━━━ Records shown ━━━

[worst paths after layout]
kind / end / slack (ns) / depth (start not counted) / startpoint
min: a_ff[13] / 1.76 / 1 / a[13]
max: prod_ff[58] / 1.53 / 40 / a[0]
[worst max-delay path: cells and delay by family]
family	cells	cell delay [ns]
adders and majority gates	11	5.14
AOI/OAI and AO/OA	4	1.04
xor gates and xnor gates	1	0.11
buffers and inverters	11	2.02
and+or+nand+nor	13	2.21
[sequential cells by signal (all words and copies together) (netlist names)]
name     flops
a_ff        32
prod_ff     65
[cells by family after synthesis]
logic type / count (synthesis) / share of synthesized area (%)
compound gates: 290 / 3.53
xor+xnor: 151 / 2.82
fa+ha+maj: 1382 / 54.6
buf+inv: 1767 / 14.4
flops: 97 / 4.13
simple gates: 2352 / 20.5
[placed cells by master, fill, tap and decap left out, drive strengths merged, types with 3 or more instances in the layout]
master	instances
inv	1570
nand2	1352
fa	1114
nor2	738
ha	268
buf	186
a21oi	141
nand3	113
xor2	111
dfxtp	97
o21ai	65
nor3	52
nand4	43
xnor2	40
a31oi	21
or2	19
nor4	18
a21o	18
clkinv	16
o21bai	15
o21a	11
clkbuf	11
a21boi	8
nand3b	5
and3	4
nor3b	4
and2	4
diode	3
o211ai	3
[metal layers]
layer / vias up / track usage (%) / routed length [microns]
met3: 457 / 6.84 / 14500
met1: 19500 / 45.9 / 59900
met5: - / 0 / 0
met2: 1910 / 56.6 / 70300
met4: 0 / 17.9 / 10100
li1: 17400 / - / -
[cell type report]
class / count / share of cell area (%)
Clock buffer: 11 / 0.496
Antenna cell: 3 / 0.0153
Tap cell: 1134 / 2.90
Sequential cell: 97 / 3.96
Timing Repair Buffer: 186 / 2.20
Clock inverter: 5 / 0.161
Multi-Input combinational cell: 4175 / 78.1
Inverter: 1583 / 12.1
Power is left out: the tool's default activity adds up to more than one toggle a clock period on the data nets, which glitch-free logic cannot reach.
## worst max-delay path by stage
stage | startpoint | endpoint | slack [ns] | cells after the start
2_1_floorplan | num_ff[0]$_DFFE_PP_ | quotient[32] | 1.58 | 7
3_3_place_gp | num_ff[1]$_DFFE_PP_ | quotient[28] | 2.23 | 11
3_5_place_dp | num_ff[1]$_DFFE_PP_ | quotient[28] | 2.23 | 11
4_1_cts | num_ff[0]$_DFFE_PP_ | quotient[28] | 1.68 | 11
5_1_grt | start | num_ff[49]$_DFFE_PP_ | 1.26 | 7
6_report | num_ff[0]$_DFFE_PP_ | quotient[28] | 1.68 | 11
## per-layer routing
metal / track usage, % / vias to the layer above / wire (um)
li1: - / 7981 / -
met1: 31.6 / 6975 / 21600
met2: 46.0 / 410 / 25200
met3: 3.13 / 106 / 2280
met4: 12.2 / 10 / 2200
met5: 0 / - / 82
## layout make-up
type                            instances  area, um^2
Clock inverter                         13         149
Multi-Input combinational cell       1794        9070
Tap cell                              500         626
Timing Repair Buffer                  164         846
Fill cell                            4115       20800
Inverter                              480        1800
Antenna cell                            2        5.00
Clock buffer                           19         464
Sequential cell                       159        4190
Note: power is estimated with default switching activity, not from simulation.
--- config.mk ---
export PLATFORM = sky130hd
export DESIGN_NAME = npc_sequencer_flat
export DESIGN_NICKNAME = d
export VERILOG_FILES = /design/src/rtl/npc_pkg.sv /design/src/rtl/npc_if.sv /design/src/rtl/npc_sequencer.sv /design/src/flat_wrapper.sv
export SDC_FILE = /design/constraint.sdc
export NUM_CORES = 2
export LEC_CHECK = 0
export BUFFER_PORTS_ARGS = -buffer_cell sky130_fd_sc_hd__buf_4
export CORE_MARGIN = 8
export CORE_UTILIZATION = 60
export DETAILED_ROUTE_END_ITERATION = 10
export PLACE_DENSITY = 0.81
export SLEW_MARGIN = 20
export SYNTH_ARGS = -nofsm -noshare
export SYNTH_HDL_FRONTEND = slang
export SYNTH_SLANG_ARGS = --single-unit
--- constraint.sdc ---
create_clock -name clock -period 21.2 [get_ports clock]
set_clock_uncertainty 0.1 [all_clocks]
set_input_delay 1.06 -clock clock [delete_from_list [all_inputs] [get_ports clock]]
set_output_delay 1.06 -clock clock [all_outputs]
set_load 0.01 [all_outputs]
<file path="src/abps_pkg.sv">
// ============================================================================
// abps_pkg
// Shared types, constants and helpers of the alpha-blend pixel store.
// ============================================================================
`default_nettype none

package abps_pkg;

    // Field widths
    localparam int unsigned COORD_W   = 16;
    localparam int unsigned COLOR_W   = 32;
    localparam int unsigned CHAN_W    = 8;
    localparam int unsigned CFG_W     = 10;
    localparam int unsigned CFG_IDX_W = 1;
    localparam int unsigned ALPHA_LSB = 24;
    localparam int unsigned NUM_CHAN  = 3;
    localparam int unsigned PROD_W    = 2 * CHAN_W;

    // Default store geometry
    localparam int unsigned DEF_MAX_WIDTH  = 512;
    localparam int unsigned DEF_MAX_HEIGHT = 512;

    // Depth of the request queue between front and back
    localparam int unsigned QUEUE_DEPTH = 2;

    // Register indexes on the configuration port
    localparam logic [CFG_IDX_W-1:0] REG_SCREEN_WIDTH  = 1'b0;
    localparam logic [CFG_IDX_W-1:0] REG_SCREEN_HEIGHT = 1'b1;
    localparam logic [CFG_W-1:0]     SCREEN_RESET      = CFG_W'(512);

    // Request kinds
    localparam logic ACT_WRITE = 1'b0;

    // Pixel constants
    localparam logic [COLOR_W-1:0] CLEAR_WORD   = 32'hFF00_0000;
    localparam logic [CHAN_W-1:0]  ALPHA_OPAQUE = 8'hFF;
    localparam logic [CHAN_W-1:0]  ALPHA_CLEAR  = 8'h00;

    // Classified request handed from front to back
    typedef struct packed {
        logic               action;
        logic               in_bounds;
        logic [COLOR_W-1:0] color;
    } task_t;

    // Result word held in the output slot
    typedef struct packed {
        logic [COLOR_W-1:0] stored_color;
        logic               in_bounds;
        logic               wrote;
    } result_t;

    // Back-end sequencer states
    typedef enum logic [2:0] {
        ST_CLEAR,
        ST_IDLE,
        ST_CALC,
        ST_WRITE
    } back_state_t;

    // floor(p / 255) for p <= 255*255, reciprocal form
    function automatic logic [CHAN_W-1:0] div255(input logic [PROD_W-1:0] p);
        logic [PROD_W:0] t;
        t = (PROD_W+1)'(p) + (PROD_W+1)'(p >> CHAN_W) + (PROD_W+1)'(1);
        return t[PROD_W-1:CHAN_W];
    endfunction

endpackage

`default_nettype wire

</file>
<file path="src/abps_front.sv">
// ============================================================================
// abps_front
// Screen registers, request acceptance, bounds check and address generation.
// ============================================================================
`default_nettype none

module abps_front
    import abps_pkg::*;
#(
    parameter int unsigned MAX_WIDTH  = DEF_MAX_WIDTH,
    parameter int unsigned MAX_HEIGHT = DEF_MAX_HEIGHT,
    parameter int unsigned AW         = 18
)
(
    input  wire logic                        clk,
    input  wire logic                        rst_n,
    input  wire logic                        cfg_valid,
    output logic                             cfg_ready,
    input  wire logic        [CFG_IDX_W-1:0] cfg_index,
    input  wire logic        [CFG_W-1:0]     cfg_data,
    input  wire logic                        push,
    output logic                             full,
    input  wire logic                        action,
    input  wire logic signed [COORD_W-1:0]   x_pos,
    input  wire logic signed [COORD_W-1:0]   y_pos,
    input  wire logic        [COLOR_W-1:0]   color,
    input  wire logic                        q_full,
    input  wire logic                        clr_done,
    output logic                             q_push,
    output task_t                            q_task,
    output logic             [AW-1:0]        q_addr
);

    localparam int unsigned IW = 2 * CFG_W + 1;

    logic [CFG_W-1:0]   width_reg, width_next;
    logic [CFG_W-1:0]   height_reg, height_next;
    logic [CFG_W-1:0]   w_eff;
    logic [CFG_W-1:0]   h_eff;
    logic               x_ok;
    logic               y_ok;
    logic               in_b;
    logic [2*CFG_W-1:0] row_base;
    logic [IW-1:0]      pix_idx;

    // Configuration writes, always ready
    assign cfg_ready = 1'b1;

    always_comb
    begin
        width_next  = width_reg;
        height_next = height_reg;
        if (cfg_valid)
        begin
            unique case (cfg_index)
                REG_SCREEN_WIDTH:  width_next  = cfg_data;
                REG_SCREEN_HEIGHT: height_next = cfg_data;
                default: ;
            endcase
        end
    end

    always_ff @(posedge clk or negedge rst_n)
    begin
        if (!rst_n)
        begin
            width_reg  <= SCREEN_RESET;
            height_reg <= SCREEN_RESET;
        end
        else
        begin
            width_reg  <= width_next;
            height_reg <= height_next;
        end
    end

    // Saturate screen size to the store geometry
    assign w_eff = (COORD_W'(width_reg) > COORD_W'(MAX_WIDTH))
                   ? CFG_W'(MAX_WIDTH) : width_reg;
    assign h_eff = (COORD_W'(height_reg) > COORD_W'(MAX_HEIGHT))
                   ? CFG_W'(MAX_HEIGHT) : height_reg;

    // Bounds check on signed coordinates
    assign x_ok = !x_pos[COORD_W-1] && ($unsigned(x_pos) < COORD_W'(w_eff));
    assign y_ok = !y_pos[COORD_W-1] && ($unsigned(y_pos) < COORD_W'(h_eff));
    assign in_b = x_ok && y_ok;

    // Linear address y*width + x
    assign row_base = (2*CFG_W)'(y_pos[CFG_W-1:0]) * (2*CFG_W)'(w_eff);
    assign pix_idx  = IW'(row_base) + IW'(x_pos[CFG_W-1:0]);

    // Hand the classified request to the queue
    assign full             = q_full || !clr_done;
    assign q_push           = push && !full;
    assign q_task.action    = action;
    assign q_task.in_bounds = in_b;
    assign q_task.color     = color;
    assign q_addr           = in_b ? AW'(pix_idx) : '0;

endmodule

`default_nettype wire

</file>
==> src/abps_queue.sv <==
// ============================================================================
// abps_queue
// Small register FIFO decoupling the request front from the pixel back end.
// ============================================================================
`default_nettype none

module abps_queue
#(
    parameter int unsigned WIDTH = 8,
    parameter int unsigned DEPTH = 2
)
(
    input  wire logic             clk,
    input  wire logic             rst_n,
    input  wire logic             push,
    input  wire logic [WIDTH-1:0] din,
    output logic                  full,
    input  wire logic             pop,
    output logic                  valid,
    output logic      [WIDTH-1:0] dout
);

    localparam int unsigned PW = (DEPTH > 1) ? $clog2(DEPTH) : 1;
    localparam int unsigned CW = $clog2(DEPTH + 1);

    logic [WIDTH-1:0] slot_reg [DEPTH];
    logic [PW-1:0]    head_reg, head_next;
    logic [PW-1:0]    tail_reg, tail_next;
    logic [CW-1:0]    count_reg, count_next;

    assign full  = (count_reg == CW'(DEPTH));
    assign valid = (count_reg != '0);
    assign dout  = slot_reg[head_reg];

    // Pointer and fill-count update
    always_comb
    begin
        head_next  = head_reg;
        tail_next  = tail_reg;
        count_next = count_reg;
        if (push)
        begin
            tail_next = (tail_reg == PW'(DEPTH - 1)) ? '0 : tail_reg + PW'(1);
        end
        if (pop)
        begin
            head_next = (head_reg == PW'(DEPTH - 1)) ? '0 : head_reg + PW'(1);
        end
        if (push && !pop)
        begin
            count_next = count_reg + CW'(1);
        end
        else if (pop && !push)
        begin
            count_next = count_reg - CW'(1);
        end
    end

    always_ff @(posedge clk or negedge rst_n)
    begin
        if (!rst_n)
        begin
            head_reg  <= '0;
            tail_reg  <= '0;
            count_reg <= '0;
        end
        else
        begin
            head_reg  <= head_next;
            tail_reg  <= tail_next;
            count_reg <= count_next;
        end
    end

    // Storage
    always_ff @(posedge clk)
    begin
        if (push)
        begin
            slot_reg[tail_reg] <= din;
        end
    end

endmodule

`default_nettype wire

==> config.mk <==
export PLATFORM = sky130hd
export DESIGN_NAME = abps_queue
export DESIGN_NICKNAME = d
export VERILOG_FILES = /design/src/abps_queue.sv
export SDC_FILE = /design/constraint.sdc
export NUM_CORES = 1
export LEC_CHECK = 0
export CAP_MARGIN = 20
export CORE_MARGIN = 2
export CORE_UTILIZATION = 56
export CTS_BUF_LIST = sky130_fd_sc_hd__clkbuf_8
export DETAILED_ROUTE_END_ITERATION = 16
export DONT_BUFFER_PORTS = 1
export PLACE_DENSITY = 0.72
export SYNTH_ARGS = -nofsm -noshare
export SYNTH_HDL_FRONTEND = slang
export SYNTH_SLANG_ARGS = --single-unit
==> constraint.sdc <==
create_clock -name clk -period 1.05 [get_ports clk]
set_input_delay 0.21 -clock clk [delete_from_list [all_inputs] [get_ports clk]]
set_output_delay 0.21 -clock clk [all_outputs]
set_load 0.1 [all_outputs]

━━━

### Exercise brief
Each line above that includes "left" should be shown.

### Exercise response
[placed cells by master, fill, tap and decap left out, drive strengths merged, types with 3 or more instances in the layout]
Power is left out: the tool's default activity adds up to more than one toggle a clock period on the data nets, which glitch-free logic cannot reach.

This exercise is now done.